Insomma, i timori che in futuro la linea del governo possa non cambiare sono molti forti. Lo sanno bene quelli della Lega che per il momento non vuole scoprirsi. Così, infatti, va letto l’irrigidimento leghista al Senato nel corso dell’incontro tra capigruppo di maggioranza e opposizione. Una riunione che avrebbe dovuto costruire un percorso condiviso per l’esame del dl ‘Cura Italia’. E invece per il momento è saltato tutto visto che la Lega ha rispedito al mittente la richiesta di contingentare i propri emendamenti. Ne presenterà 200 e non 50 come si era pensato in un’ipotesi di intesa.
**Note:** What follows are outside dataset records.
===== src/rtl/heartbeat_source.sv =====
// heartbeat_source: watchdog-link transmitter; heartbeats while alive, starves on inactivity, clears after a trip.
// Define HB_FAULT_INJECT_EN to add inject_drop, which suppresses heartbeats so the watchdog can be tripped.
module heartbeat_source #(
    parameter int CLK_FREQ    = 1,
    parameter int PERIOD_SEC  = 2,
    parameter int ALIVE_SEC   = 4,
    parameter int RECOVER_SEC = 1
) (
    input  logic        clk,
    input  logic        rst,
    input  logic        enable,
    input  logic        alive,
    input  logic        wd_triggered,
`ifdef HB_FAULT_INJECT_EN
    input  logic        inject_drop,
`endif
    output logic        heartbeat,
    output logic        force_reset,
    output logic [1:0]  state,
    output logic [15:0] hb_count
);
    localparam int PERIOD_CYCLES  = CLK_FREQ * PERIOD_SEC;
    localparam int ALIVE_CYCLES   = CLK_FREQ * ALIVE_SEC;
    localparam int RECOVER_CYCLES = CLK_FREQ * RECOVER_SEC;
    localparam int PW = PERIOD_CYCLES < 2 ? 1 : $clog2(PERIOD_CYCLES + 1);
    localparam int AW = ALIVE_CYCLES < 1 ? 1 : $clog2(ALIVE_CYCLES + 1);
    localparam int RW = RECOVER_CYCLES < 1 ? 1 : $clog2(RECOVER_CYCLES + 1);
    localparam logic [PW-1:0] P_LAST = PW'(PERIOD_CYCLES - 1);
    localparam logic [AW-1:0] A_LAST = AW'(ALIVE_CYCLES - 1);
    localparam logic [RW-1:0] R_MAX  = RW'(RECOVER_CYCLES);

    if (PERIOD_CYCLES < 2) begin : g_bad_period
        $error("heartbeat_source: PERIOD_CYCLES must be >= 2");
    end
    if (ALIVE_CYCLES < 1) begin : g_bad_alive
        $error("heartbeat_source: ALIVE_CYCLES must be >= 1");
    end

    typedef enum logic [1:0] {
        S_IDLE    = 2'd0,
        S_RUN     = 2'd1,
        S_STARVED = 2'd2,
        S_RECOVER = 2'd3
    } state_t;

    state_t        state_q, state_d;
    logic [PW-1:0] period_cnt_q, period_cnt_d;
    logic [AW-1:0] alive_cnt_q, alive_cnt_d;
    logic [RW-1:0] recover_cnt_q, recover_cnt_d;
    logic          alive_latch_q, alive_latch_d;
    logic [1:0]    blank_cnt_q, blank_cnt_d;
    logic          heartbeat_q, heartbeat_d;
    logic          force_reset_q, force_reset_d;
    logic [15:0]   hb_count_q, hb_count_d;
    logic          hb_fire;
    logic          drop;

`ifdef HB_FAULT_INJECT_EN
    assign drop = inject_drop;
`else
    assign drop = 1'b0;
`endif

    always_comb begin
        state_d       = state_q;
        period_cnt_d  = period_cnt_q;
        alive_cnt_d   = alive_cnt_q;
        recover_cnt_d = recover_cnt_q;
        alive_latch_d = alive_latch_q;
        blank_cnt_d   = blank_cnt_q != 2'd0 ? blank_cnt_q - 2'd1 : 2'd0;
        force_reset_d = 1'b0;
        hb_fire       = 1'b0;
        if (!enable) begin
            state_d       = S_IDLE;
            period_cnt_d  = '0;
            alive_cnt_d   = '0;
            recover_cnt_d = '0;
            alive_latch_d = 1'b0;
            blank_cnt_d   = 2'd0;
        end else begin
            case (state_q)
                S_IDLE: begin
                    state_d      = S_RUN;
                    period_cnt_d = '0;
                    alive_cnt_d  = '0;
                end
                S_RUN: begin
                    if (wd_triggered && blank_cnt_q == 2'd0) begin
                        state_d       = S_RECOVER;
                        recover_cnt_d = '0;
                        alive_latch_d = 1'b0;
                    end else if (!alive && alive_cnt_q == A_LAST) begin
                        state_d      = S_STARVED;
                        period_cnt_d = '0;
                        alive_cnt_d  = '0;
                    end else begin
                        hb_fire      = period_cnt_q == P_LAST;
                        period_cnt_d = hb_fire ? '0 : period_cnt_q + 1'b1;
                        alive_cnt_d  = alive ? '0 : alive_cnt_q + 1'b1;
                    end
                end
                S_STARVED: begin
                    if (wd_triggered) begin
                        state_d       = S_RECOVER;
                        recover_cnt_d = '0;
                        alive_latch_d = 1'b0;
                    end else if (alive) begin
                        state_d      = S_RUN;
                        hb_fire      = 1'b1;
                        period_cnt_d = '0;
                        alive_cnt_d  = '0;
                    end
                end
                S_RECOVER: begin
                    // blank_cnt hides the trip flag while the watchdog's registered clear settles
                    if (recover_cnt_q >= R_MAX && (alive_latch_q || alive)) begin
                        state_d       = S_RUN;
                        force_reset_d = 1'b1;
                        period_cnt_d  = '0;
                        alive_cnt_d   = '0;
                        blank_cnt_d   = 2'd2;
                    end else begin
                        recover_cnt_d = recover_cnt_q == R_MAX ? recover_cnt_q : recover_cnt_q + 1'b1;
                        alive_latch_d = alive_latch_q | alive;
                    end
                end
            endcase
        end
        heartbeat_d = hb_fire & ~drop;
        hb_count_d  = !enable ? 16'd0 :
                      (heartbeat_d && hb_count_q != 16'hFFFF) ? hb_count_q + 16'd1 : hb_count_q;
    end

    always_ff @(posedge clk or posedge rst) begin
        if (rst) begin
            state_q       <= S_IDLE;
            period_cnt_q  <= '0;
            alive_cnt_q   <= '0;
            recover_cnt_q <= '0;
            alive_latch_q <= 1'b0;
            blank_cnt_q   <= 2'd0;
            heartbeat_q   <= 1'b0;
            force_reset_q <= 1'b0;
            hb_count_q    <= 16'd0;
        end else begin
            state_q       <= state_d;
            period_cnt_q  <= period_cnt_d;
            alive_cnt_q   <= alive_cnt_d;
            recover_cnt_q <= recover_cnt_d;
            alive_latch_q <= alive_latch_d;
            blank_cnt_q   <= blank_cnt_d;
            heartbeat_q   <= heartbeat_d;
            force_reset_q <= force_reset_d;
            hb_count_q    <= hb_count_d;
        end
    end

    assign heartbeat   = heartbeat_q;
    assign force_reset = force_reset_q;
    assign state       = state_q;
    assign hb_count    = hb_count_q;
endmodule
Una mossa che ha innescato l’immediata risposta piccata del capogruppo Pd Marcucci, il quale si dice «preoccupato dall’atteggiamento della Lega. Il percorso unitario va fatto insieme, non si può procedere a strappi». Parole che a stretto giro trovano la replica del presidente dei senatori leghisti Romeo: «Noi vogliamo collaborare, dal mondo produttivo, famiglie, associazioni abbiamo ricevuto migliaia di proposte di emendamenti. Noi responsabilmente li abbiamo ridotti a 200, tutti utili agli italiani. Se il Pd li considera tempo perso e vuol fare da solo, ci spiace per il Paese».
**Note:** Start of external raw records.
`src/rtl/pc_sequencer_pkg.sv`:
```
// Shared core definitions for the PC sequencer: widths, state encoding,
// the sequential PC step, default vectors and the redirect payload.
package pc_sequencer_pkg;

  localparam int unsigned XLEN = 32;

  localparam logic [XLEN-1:0] PC_STEP              = 32'd4;
  localparam logic [XLEN-1:0] DEFAULT_RESET_VECTOR = 32'h0000_0000;
  localparam logic [XLEN-1:0] DEFAULT_TRAP_VECTOR  = 32'h0000_0100;

  typedef enum logic [1:0] {
    ST_BOOT  = 2'd0,
    ST_FETCH = 2'd1,
    ST_EXEC  = 2'd2,
    ST_TRAP  = 2'd3
  } state_e;

  // Control-flow request presented by the datapath at the end of an instruction
  typedef struct packed {
    logic            trap;
    logic            mret;
    logic            jump;
    logic [XLEN-1:0] jump_target;
    logic            branch_taken;
    logic [XLEN-1:0] branch_target;
  } redirect_t;

  function automatic logic misaligned(input logic [XLEN-1:0] addr);
    return addr[1:0] != 2'b00;
  endfunction

endpackage

```
`src/rtl/pc_next_sel.sv`:
```
// Next-PC priority mux with target alignment check; purely combinational.
module pc_next_sel
  import pc_sequencer_pkg::*;
#(
  parameter logic [XLEN-1:0] TRAP_VECTOR = DEFAULT_TRAP_VECTOR
) (
  input  logic [XLEN-1:0] pc,
  input  logic [XLEN-1:0] mepc,
  input  redirect_t       redir,
  output logic [XLEN-1:0] next_pc_c,
  output logic            take_trap_c
);

  // Priority: trap > mret > jump > taken branch > sequential
  always_comb begin
    take_trap_c = 1'b0;
    next_pc_c   = pc + PC_STEP;
    if (redir.trap) begin
      take_trap_c = 1'b1;
    end else if (redir.mret) begin
      next_pc_c = mepc;
    end else if (redir.jump) begin
      if (misaligned(redir.jump_target)) take_trap_c = 1'b1;
      else                               next_pc_c   = redir.jump_target;
    end else if (redir.branch_taken) begin
      if (misaligned(redir.branch_target)) take_trap_c = 1'b1;
      else                                 next_pc_c   = redir.branch_target;
    end
    if (take_trap_c) next_pc_c = TRAP_VECTOR;
  end

endmodule

```
`src/rtl/pc_sequencer.sv`:
```
// Program counter sequencer: boot/fetch/execute/trap control with
// registered PC, saved exception PC and fetch handshake outputs.
module pc_sequencer
  import pc_sequencer_pkg::*;
#(
  parameter logic [XLEN-1:0] RESET_VECTOR = DEFAULT_RESET_VECTOR,
  parameter logic [XLEN-1:0] TRAP_VECTOR  = DEFAULT_TRAP_VECTOR
) (
  input  logic            clk,
  input  logic            rst,
  input  logic            stall,
  input  logic            imem_ready,
  input  logic            exec_done,
  input  logic            branch_taken,
  input  logic [XLEN-1:0] branch_target,
  input  logic            jump,
  input  logic [XLEN-1:0] jump_target,
  input  logic            trap,
  input  logic            mret,
  output logic [XLEN-1:0] pc,
  output logic [XLEN-1:0] pc_next,
  output logic            imem_req,
  output logic [XLEN-1:0] imem_addr,
  output logic            instr_valid,
  output logic [XLEN-1:0] mepc
);

  state_e          state_q, state_d;
  logic [XLEN-1:0] pc_q, pc_d;
  logic [XLEN-1:0] mepc_q, mepc_d;
  logic            imem_req_q, imem_req_d;
  logic            instr_valid_q, instr_valid_d;

  redirect_t       redir;
  logic [XLEN-1:0] sel_pc_c;
  logic            sel_trap_c;

  assign redir = '{trap:          trap,
                   mret:          mret,
                   jump:          jump,
                   jump_target:   jump_target,
                   branch_taken:  branch_taken,
                   branch_target: branch_target};

  pc_next_sel #(
    .TRAP_VECTOR (TRAP_VECTOR)
  ) u_pc_next_sel (
    .pc          (pc_q),
    .mepc        (mepc_q),
    .redir       (redir),
    .next_pc_c   (sel_pc_c),
    .take_trap_c (sel_trap_c)
  );

  // Next-state and register update logic; stall freezes every state
  always_comb begin
    state_d       = state_q;
    pc_d          = pc_q;
    mepc_d        = mepc_q;
    instr_valid_d = 1'b0;
    if (!stall) begin
      unique case (state_q)
        ST_BOOT: state_d = ST_FETCH;
        ST_FETCH: begin
          if (imem_ready) begin
            instr_valid_d = 1'b1;
            state_d       = ST_EXEC;
          end
        end
        ST_EXEC: begin
          if (exec_done) begin
            if (sel_trap_c) begin
              state_d = ST_TRAP;
            end else begin
              pc_d    = sel_pc_c;
              state_d = ST_FETCH;
            end
          end
        end
        ST_TRAP: begin
          mepc_d  = pc_q;
          pc_d    = TRAP_VECTOR;
          state_d = ST_FETCH;
        end
        default: state_d = ST_BOOT;
      endcase
    end
    imem_req_d = (state_d == ST_FETCH);
  end

  always_ff @(posedge clk or negedge rst) begin
    if (!rst) begin
      state_q       <= ST_BOOT;
      pc_q          <= RESET_VECTOR;
      mepc_q        <= '0;
      imem_req_q    <= 1'b0;
      instr_valid_q <= 1'b0;
    end else begin
      state_q       <= state_d;
      pc_q          <= pc_d;
      mepc_q        <= mepc_d;
      imem_req_q    <= imem_req_d;
      instr_valid_q <= instr_valid_d;
    end
  end

  // Redirect target only matters while an instruction is executing
  assign pc_next     = (state_q == ST_EXEC) ? sel_pc_c : pc_q;
  assign pc          = pc_q;
  assign imem_addr   = pc_q;
  assign mepc        = mepc_q;
  assign imem_req    = imem_req_q;
  assign instr_valid = instr_valid_q;

endmodule

```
Già finita unità nazionale chiesta da Mattarella. M5S smentisce Esecutivo con Draghi premier

L’unità nazionale chiesta da Mattarella quindi è già bella che finita, ciò significa che il passaggio parlamentare del ‘Cura Italia’ sarà più contrastato del previsto. Se poi si considerano i continui spifferi di una possibile crisi di governo a vantaggio di un governo di solidarietà nazionale guidato da Mario Draghi, al punto che il M5S è dovuto uscire con una nota per spiegare che altri nomi fatti circolare per la guida di Palazzo Chigi, come quello del Governatore Draghi, per noi non sono neppure ipotizzabili, si ha il quadro di uno scenario politico molto agitato.

Nord Europa impone MES con condizioni. Lettera Conte e di altri 8 premier

Agitazione che si percepisce anche per quello che sta accadendo in Europa, dove le interlocuzioni dell’eurogruppo non hanno portato a sbloccare la situazione sul MES e i ‘coronavirusbond’. Le richieste italiane di utilizzare i fondi del MES per la ricostruzione e il rilancio dalle macerie economiche del Covid-19 senza condizioni, sono state frustrate dall’atteggiamento ostile dei paesi del Nord Europa (Olanda, Germania e Scandinavia) che invece puntano ad imporre regole molto stringenti a chi ricorre a quelle risorse. Un muro contro muro che l’Italia sta cercando di aggirare coinvolgendo altri Paesi. La lettera a firma del premier Conte e sottoscritta da otto nazioni, tra cui Spagna e Francia, punta proprio a creare una crepa nel muro dei paesi del Nord Europa. Operazione complicata e da cui secondo molti dipende anche il futuro dello stesso Conte, visto che un fallimento in Europa avrà come effetto anche quello di indebolirlo in Italia.

Tutto però dipenderà dal Consiglio europeo di oggi, dove si cercherà quella quadratura politica finora mancata a livello tecnico. Ma al momento l’ipotesi di un accordo appare davvero lontana.